With little L being almost completely weaned and well beyond the newborn stage, I thought this was the right time to hire a babysitter. But instead of embracing my newly gained freedom and enthusiastically plunging into a new chapter, I feel deflated like a balloon after a child’s birthday party on a hot summer day. Like the leaves that used to be on the tree just outside my window, my drive has fallen off. I have absolutely no energy left.

Even blow-drying my hair seems to be too big of a task. I want to cut my hair off to have a bob. If only Big M wouldn’t disapprove. ‘You can’t have a bob. Bob is a guy who lives in America.’ Maybe that’s where my mojo has gone?

20 Comments

  1. Oh honey it does get better I promise. Kai was about 10 months before I really started feeling like ‘me’ again and had the energy and motivation to start building back things into my life that were separate from my identity as a mum.

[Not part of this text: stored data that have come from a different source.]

`src/design/ccx_cfg.svh`:
```
// Constants for the clock output crosspoint select block
// Operation
// [RULE1] Decode select into both output sources
// [RULE2] Derive video PLL off indications from select
// [RULE3] Software force overrides each off indication
// [RULE4] Select resets to 0000, A and B
// [RULE5] Frame-rate codes map to listed rates
// [RULE6] Frame-rate codes stored at 0x21..0x23
// [RULE7] Software avoids reserved select codes 1001..1111
`ifndef CCX_CFG_SVH
`define CCX_CFG_SVH

// Register offsets
`define CCX_ADDR_XPT 8'h09
`define CCX_ADDR_FORCE 8'h0a
`define CCX_ADDR_FR_IN 8'h21
`define CCX_ADDR_FR_A 8'h22
`define CCX_ADDR_FR_B 8'h23

// Reset values
`define CCX_XPT_RST 4'h0
`define CCX_FORCE_RST 4'h0
`define CCX_FR_RST 4'h0
`define CCX_RDATA_RST 8'h00
`define CCX_UNMAPPED 8'h00

// Force register fields
`define CCX_FRC_A_EN 0
`define CCX_FRC_A_VAL 1
`define CCX_FRC_B_EN 2
`define CCX_FRC_B_VAL 3

// Crosspoint select codes
`define CCX_XPT_AB 4'h0
`define CCX_XPT_RR 4'h1
`define CCX_XPT_AA 4'h2
`define CCX_XPT_BB 4'h3
`define CCX_XPT_BA 4'h4
`define CCX_XPT_RB 4'h5
`define CCX_XPT_AR 4'h6
`define CCX_XPT_RA 4'h7
`define CCX_XPT_BR 4'h8

// Frame-rate codes
`define CCX_FR_23_98 4'h0
`define CCX_FR_24 4'h1
`define CCX_FR_25 4'h2
`define CCX_FR_29_97 4'h3
`define CCX_FR_30 4'h4
`define CCX_FR_50 4'h5
`define CCX_FR_59_94 4'h6
`define CCX_FR_60 4'h7

// Frame rates in millihertz
`define CCX_MHZ_23_98 17'h05dac
`define CCX_MHZ_24 17'h05dc0
`define CCX_MHZ_25 17'h061a8
`define CCX_MHZ_29_97 17'h07512
`define CCX_MHZ_30 17'h07530
`define CCX_MHZ_50 17'h0c350
`define CCX_MHZ_59_94 17'h0ea24
`define CCX_MHZ_60 17'h0ea60
`define CCX_MHZ_NONE 17'h00000

`endif

```
`src/design/ccx_pkg.sv`:
```
// Types for the clock output crosspoint select block
package ccx_pkg;
  typedef enum logic [1:0] {
    CCX_SRC_REF,
    CCX_SRC_A,
    CCX_SRC_B,
    CCX_SRC_NONE
  } ccx_src_t;
endpackage

```
`src/design/ccx_xpt_decode.sv`:
```
// Combinational decoder of the crosspoint select code
`timescale 1ns/1ns
`include "ccx_cfg.svh"
module ccx_xpt_decode (
  input wire logic [3:0] sel_in,
  output ccx_pkg::ccx_src_t first_src_out,
  output ccx_pkg::ccx_src_t second_src_out,
  output logic a_off_out,
  output logic b_off_out,
  output logic reserved_out
);
  import ccx_pkg::*;

  // Source pair and off pair per code; reserved codes park both outputs
  always_comb begin
    first_src_out = CCX_SRC_NONE;
    second_src_out = CCX_SRC_NONE;
    a_off_out = 1'b0;
    b_off_out = 1'b0;
    reserved_out = 1'b0;
    case (sel_in)
      `CCX_XPT_AB: begin // RULE1
        first_src_out = CCX_SRC_A;
        second_src_out = CCX_SRC_B;
      end
      `CCX_XPT_RR: begin
        first_src_out = CCX_SRC_REF;
        second_src_out = CCX_SRC_REF;
        a_off_out = 1'b1; // RULE2
        b_off_out = 1'b1;
      end
      `CCX_XPT_AA: begin
        first_src_out = CCX_SRC_A;
        second_src_out = CCX_SRC_A;
        b_off_out = 1'b1; // RULE2
      end
      `CCX_XPT_BB: begin
        first_src_out = CCX_SRC_B;
        second_src_out = CCX_SRC_B;
        a_off_out = 1'b1; // RULE2
      end
      `CCX_XPT_BA: begin
        first_src_out = CCX_SRC_B;
        second_src_out = CCX_SRC_A;
      end
      `CCX_XPT_RB: begin
        first_src_out = CCX_SRC_REF;
        second_src_out = CCX_SRC_B;
        a_off_out = 1'b1;
      end
      `CCX_XPT_AR: begin
        first_src_out = CCX_SRC_A;
        second_src_out = CCX_SRC_REF;
        b_off_out = 1'b1;
      end
      `CCX_XPT_RA: begin
        first_src_out = CCX_SRC_REF;
        second_src_out = CCX_SRC_A;
        b_off_out = 1'b1;
      end
      `CCX_XPT_BR: begin
        first_src_out = CCX_SRC_B;
        second_src_out = CCX_SRC_REF;
        a_off_out = 1'b1;
      end
      default: begin
        // Undefined routing: nothing selected, no PLL turned off
        reserved_out = 1'b1;
      end
    endcase
  end
endmodule

```
`src/design/ccx_xpt.sv`:
```
// Crosspoint select registers, frame-rate codes and registered outputs
`timescale 1ns/1ns
`include "ccx_cfg.svh"
module ccx_xpt (
  input wire logic mclk_in,
  input wire logic rst_in,
  input wire logic reg_wr_in,
  input wire logic reg_rd_in,
  input wire logic [7:0] reg_addr_in,
  input wire logic [7:0] reg_wdata_in,
  output logic [7:0] reg_rdata_out,
  output ccx_pkg::ccx_src_t first_clock_output_src_out,
  output ccx_pkg::ccx_src_t second_clock_output_src_out,
  output logic video_pll_a_off_out,
  output logic video_pll_b_off_out,
  output logic xpt_reserved_out,
  output logic [16:0] in_frame_rate_mhz_out,
  output logic [16:0] pll_a_frame_rate_mhz_out,
  output logic [16:0] pll_b_frame_rate_mhz_out
);
  import ccx_pkg::*;

  logic [3:0] xpt_sel;
  logic [3:0] video_pll_off_force;
  logic [3:0] fr_in;
  logic [3:0] fr_a;
  logic [3:0] fr_b;
  ccx_src_t dec_first;
  ccx_src_t dec_second;
  logic dec_a_off;
  logic dec_b_off;
  logic dec_reserved;
  logic next_a_off;
  logic next_b_off;
  logic sel_hit;
  logic force_hit;
  logic fr_in_hit;
  logic fr_a_hit;
  logic fr_b_hit;

  // Address decode for the register port
  assign sel_hit = reg_addr_in == `CCX_ADDR_XPT;
  assign force_hit = reg_addr_in == `CCX_ADDR_FORCE;
  assign fr_in_hit = reg_addr_in == `CCX_ADDR_FR_IN;
  assign fr_a_hit = reg_addr_in == `CCX_ADDR_FR_A;
  assign fr_b_hit = reg_addr_in == `CCX_ADDR_FR_B;

  // Crosspoint select; software must keep it out of the reserved range
  always_ff @(posedge mclk_in or posedge rst_in) begin
    if (rst_in) begin
      xpt_sel <= `CCX_XPT_RST; // RULE4
    end else if (reg_wr_in && sel_hit) begin
      xpt_sel <= reg_wdata_in[3:0]; // RULE7
    end
  end

  // Force enables and forced values for both off indications
  always_ff @(posedge mclk_in or posedge rst_in) begin
    if (rst_in) begin
      video_pll_off_force <= `CCX_FORCE_RST;
    end else if (reg_wr_in && force_hit) begin
      video_pll_off_force <= reg_wdata_in[3:0]; // RULE3
    end
  end

  // Frame-rate code storage
  always_ff @(posedge mclk_in or posedge rst_in) begin
    if (rst_in) begin
      fr_in <= `CCX_FR_RST;
      fr_a <= `CCX_FR_RST;
      fr_b <= `CCX_FR_RST;
    end else if (reg_wr_in) begin
      if (fr_in_hit) begin
        fr_in <= reg_wdata_in[3:0]; // RULE6
      end
      if (fr_a_hit) begin
        fr_a <= reg_wdata_in[3:0];
      end
      if (fr_b_hit) begin
        fr_b <= reg_wdata_in[3:0];
      end
    end
  end

  // Read path; unmapped offsets answer zero, upper nibble reads zero
  always_ff @(posedge mclk_in or posedge rst_in) begin
    if (rst_in) begin
      reg_rdata_out <= `CCX_RDATA_RST;
    end else if (reg_rd_in) begin
      if (sel_hit) begin
        reg_rdata_out <= {4'h0, xpt_sel};
      end else if (force_hit) begin
        reg_rdata_out <= {4'h0, video_pll_off_force};
      end else if (fr_in_hit) begin
        reg_rdata_out <= {4'h0, fr_in};
      end else if (fr_a_hit) begin
        reg_rdata_out <= {4'h0, fr_a};
      end else if (fr_b_hit) begin
        reg_rdata_out <= {4'h0, fr_b};
      end else begin
        reg_rdata_out <= `CCX_UNMAPPED;
      end
    end
  end

  ccx_xpt_decode u_dec (
    .sel_in(xpt_sel),
    .first_src_out(dec_first),
    .second_src_out(dec_second),
    .a_off_out(dec_a_off),
    .b_off_out(dec_b_off),
    .reserved_out(dec_reserved)
  );

  // Force wins over the decoded value whatever the select holds
  always_comb begin
    next_a_off = dec_a_off;
    next_b_off = dec_b_off;
    if (video_pll_off_force[`CCX_FRC_A_EN]) begin
      next_a_off = video_pll_off_force[`CCX_FRC_A_VAL]; // RULE3
    end
    if (video_pll_off_force[`CCX_FRC_B_EN]) begin
      next_b_off = video_pll_off_force[`CCX_FRC_B_VAL]; // RULE3
    end
  end

  // Registered routing; reset shows the default pairing A then B
  always_ff @(posedge mclk_in or posedge rst_in) begin
    if (rst_in) begin
      first_clock_output_src_out <= CCX_SRC_A; // RULE4
      second_clock_output_src_out <= CCX_SRC_B;
      video_pll_a_off_out <= 1'b0;
      video_pll_b_off_out <= 1'b0;
      xpt_reserved_out <= 1'b0;
    end else begin
      first_clock_output_src_out <= dec_first; // RULE1
      second_clock_output_src_out <= dec_second;
      video_pll_a_off_out <= next_a_off; // RULE2
      video_pll_b_off_out <= next_b_off;
      xpt_reserved_out <= dec_reserved;
    end
  end

  // Code to rate; codes 8..15 carry no rate and give zero
  function automatic logic [16:0] ccx_rate(input logic [3:0] code);
    logic [16:0] r;
    r = `CCX_MHZ_NONE;
    case (code)
      `CCX_FR_23_98: r = `CCX_MHZ_23_98; // RULE5
      `CCX_FR_24: r = `CCX_MHZ_24;
      `CCX_FR_25: r = `CCX_MHZ_25;
      `CCX_FR_29_97: r = `CCX_MHZ_29_97;
      `CCX_FR_30: r = `CCX_MHZ_30;
      `CCX_FR_50: r = `CCX_MHZ_50;
      `CCX_FR_59_94: r = `CCX_MHZ_59_94;
      `CCX_FR_60: r = `CCX_MHZ_60;
      default: r = `CCX_MHZ_NONE;
    endcase
    return r;
  endfunction

  // Registered frame-rate values for the three lookup settings
  always_ff @(posedge mclk_in or posedge rst_in) begin
    if (rst_in) begin
      in_frame_rate_mhz_out <= `CCX_MHZ_23_98;
      pll_a_frame_rate_mhz_out <= `CCX_MHZ_23_98;
      pll_b_frame_rate_mhz_out <= `CCX_MHZ_23_98;
    end else begin
      in_frame_rate_mhz_out <= ccx_rate(fr_in); // RULE6
      pll_a_frame_rate_mhz_out <= ccx_rate(fr_a);
      pll_b_frame_rate_mhz_out <= ccx_rate(fr_b);
    end
  end
endmodule

```
--- config.mk ---
export PLATFORM = sky130hd
export DESIGN_NAME = boot_cfg_top
export DESIGN_NICKNAME = d
export VERILOG_FILES = /design/src/rtl/boot_cfg_pkg.sv /design/src/rtl/boot_cfg_top.sv /design/src/rtl/strap_sync.sv /design/src/rtl/boot_cfg_decode.sv
export SDC_FILE = /design/constraint.sdc
export NUM_CORES = 1
export LEC_CHECK = 0
export ABC_AREA = 1
export BUFFER_PORTS_ARGS = -buffer_cell sky130_fd_sc_hd__buf_2
export CAP_MARGIN = 20
export CORE_ASPECT_RATIO = 0.75
export CORE_UTILIZATION = 54
export DETAILED_ROUTE_END_ITERATION = 10
export GPL_TIMING_DRIVEN = 1
export PLACE_DENSITY = 0.92
export SYNTH_ARGS = -nofsm -noshare
export SYNTH_HDL_FRONTEND = slang
export SYNTH_HIERARCHICAL = 1
export SYNTH_SLANG_ARGS = --single-unit
export TNS_END_PERCENT = 20
--- constraint.sdc ---
create_clock -name pclk -period 1.8 [get_ports pclk]
set_clock_uncertainty 0.2 [all_clocks]
set_input_delay 0.54 -clock pclk [delete_from_list [all_inputs] [get_ports pclk]]
set_output_delay 0.54 -clock pclk [all_outputs]
set_load 0.02 [all_outputs]
--- src/rtl/boot_cfg_pkg.sv ---
/*
  Shared types, constants and decode helpers for the boot-time strap and
  fuse configuration decoder. Assumes one 40 MHz clock and a fuse array that
  presents its bits together with a valid level once its read is finished.
*/
// Functional notes
// - debug source decided at boot from debug strap and three debug fuses.
// - no disable fuses: strap-enable 0 gives USB; else strap picks USB/pins.
// - pad fuse 0, usb 1: pins; pad 1: USB if allowed; both 1: off.
// - download mode 1 forbids USB debug; pins only, off if pad disabled.
// - crystal setting is only ever 40 MHz or 48 MHz.
// - flash boot: crystal from fuse field parity, even 40, odd 48.
// - download boot, source fuse 1: fuse parity picks 40 or 48 MHz.
// - download boot, source fuse 0: crystal strap 0 gives 40, 1 gives 48.
// - straps latched once after reset, held until next reset, pins freed.
// - boot mode: c=1 flash, b=1 c=0 download 0, all zero download 1.
package boot_cfg_pkg;

  // clock rate and strap hold window
  localparam int CLK_KHZ = 40000;
  localparam int HOLD_TIME_MS = 3;
  // least time, exact at this rate, so no rounding needed
  localparam int HOLD_CYCLES_DEF = HOLD_TIME_MS * CLK_KHZ;
  localparam int SYNC_FILL_W = 3;

  // fuse field width of the crystal high select count
  localparam int XTAL_SEL_W = 3;

  // register map, byte addresses on the apb port
  localparam int ADDR_W = 8;
  localparam logic [ADDR_W-1:0] STATUS_OFS = 8'h00;
  localparam logic [ADDR_W-1:0] STRAPS_OFS = 8'h04;
  localparam logic [ADDR_W-1:0] FUSES_OFS = 8'h08;
  localparam logic [ADDR_W-1:0] CTRL_OFS = 8'h0c;
  localparam int CTRL_RELEASE_BIT = 0;
  localparam logic CTRL_RELEASE_RST = 1'b1;

  typedef struct packed {
    logic debug_source_strap;
    logic crystal_strap;
    logic boot_strap_c;
    logic boot_strap_b;
    logic boot_strap_a;
  } strap_bundle_type;

  typedef struct packed {
    logic pad_debug_disable_fuse;
    logic usb_debug_disable_fuse;
    logic strap_enable_fuse;
    logic crystal_select_source_fuse;
    logic [XTAL_SEL_W-1:0] crystal_high_select_fuse;
  } fuse_bundle_type;

  typedef enum logic [3:0] {
    BOOT_FLASH = 4'b0001,
    BOOT_DL0 = 4'b0010,
    BOOT_DL1 = 4'b0100,
    BOOT_UNDEF = 4'b1000
  } boot_mode_type;

  typedef enum logic [2:0] {
    DBG_USB = 3'b001,
    DBG_PINS = 3'b010,
    DBG_OFF = 3'b100
  } debug_src_type;

  typedef enum logic [1:0] {
    XTAL_40 = 2'b01,
    XTAL_48 = 2'b10
  } xtal_type;

  typedef enum logic [4:0] {
    ST_HOLD = 5'b00001,
    ST_CAPTURE = 5'b00010,
    ST_FUSE = 5'b00100,
    ST_DECODE = 5'b01000,
    ST_DONE = 5'b10000
  } cfg_state_type;

  // values shown before the decode completes
  localparam boot_mode_type BOOT_RST = BOOT_FLASH;
  localparam debug_src_type DBG_RST = DBG_OFF;
  localparam xtal_type XTAL_RST = XTAL_40;

  // odd count of ones in the crystal select field
  function automatic logic odd_ones(input logic [XTAL_SEL_W-1:0] v);
    return ^v;
  endfunction

  // crystal choice from the fuse field parity
  function automatic xtal_type parity_xtal(input logic [XTAL_SEL_W-1:0] v);
    return odd_ones(v) ? XTAL_48 : XTAL_40;
  endfunction

endpackage
==> config.mk <==
export PLATFORM = sky130hd
export DESIGN_NAME = pasc_alu
export DESIGN_NICKNAME = d
export VERILOG_FILES = /design/src/logic/pasc_pkg.sv /design/src/logic/pasc_alu.sv
export VERILOG_INCLUDE_DIRS = /design/src /design/src/logic
export SDC_FILE = /design/constraint.sdc
export NUM_CORES = 1
export LEC_CHECK = 0
export BUFFER_PORTS_ARGS = -buffer_cell sky130_fd_sc_hd__buf_4
export CORE_MARGIN = 1
export CORE_UTILIZATION = 62
export CTS_CLUSTER_SIZE = 8
export DETAILED_ROUTE_END_ITERATION = 10
export PLACE_DENSITY = 0.84
export REMOVE_ABC_BUFFERS = 1
export SLEW_MARGIN = 20
export SYNTH_ARGS = -nofsm -noshare
export SYNTH_HDL_FRONTEND = slang
export SYNTH_SLANG_ARGS = --single-unit
export TNS_END_PERCENT = 20
==> constraint.sdc <==
create_clock -name core_clk -period 4 [get_ports core_clk]
set_input_delay 0.4 -clock core_clk [delete_from_list [all_inputs] [get_ports core_clk]]
set_output_delay 0.4 -clock core_clk [all_outputs]
set_load 0.05 [all_outputs]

    Take some time for yourself. Just sit if that’s what you feel like doing. Rest, get outside and be patient with yourself.

    It will come xxxx

  2. It absolutely will come back. It took me about a year to feel like ‘me’ again (but I take ages to do everything anyway) and then you end up looking back and thinking ‘why on earth did I ever feel like that?’

  3. I can remember hitting a low when my first son was 6 months, I’m sure there is something hormonal going on inside. maybe it’s because we feel we’ve lost some of our identity….the excitement of a new baby is over and we remember that life carries on but that we’re different now. I’m sure it will pass. Take care.

  4. Your mojo is probably taking a small holiday. After having to work non-stop for six months. It’ll come back, you’ll see. It’s like when you have exams or a deadline or something really important and you power through and then the second it’s over, you fall ill. The adrenaline wears off, your body hibernates for a bit.

    It’s a sucky sucky feeling. I hope you find your mojo soon. Keep the babysitter!

  5. I’m not much use on this one, I am told that it will come back. It did for me for a brief period when Toddler Boy was about 10 months. I felt so good I got pregnant again. You have been warned!
    A babysitter is a good thing, I wish I had had a bit more time to myself, it helps a lot.
    Yes Fifi has really grown up xxx

  6. Well this is weird. I’m sure I left a comment here! Obviously not…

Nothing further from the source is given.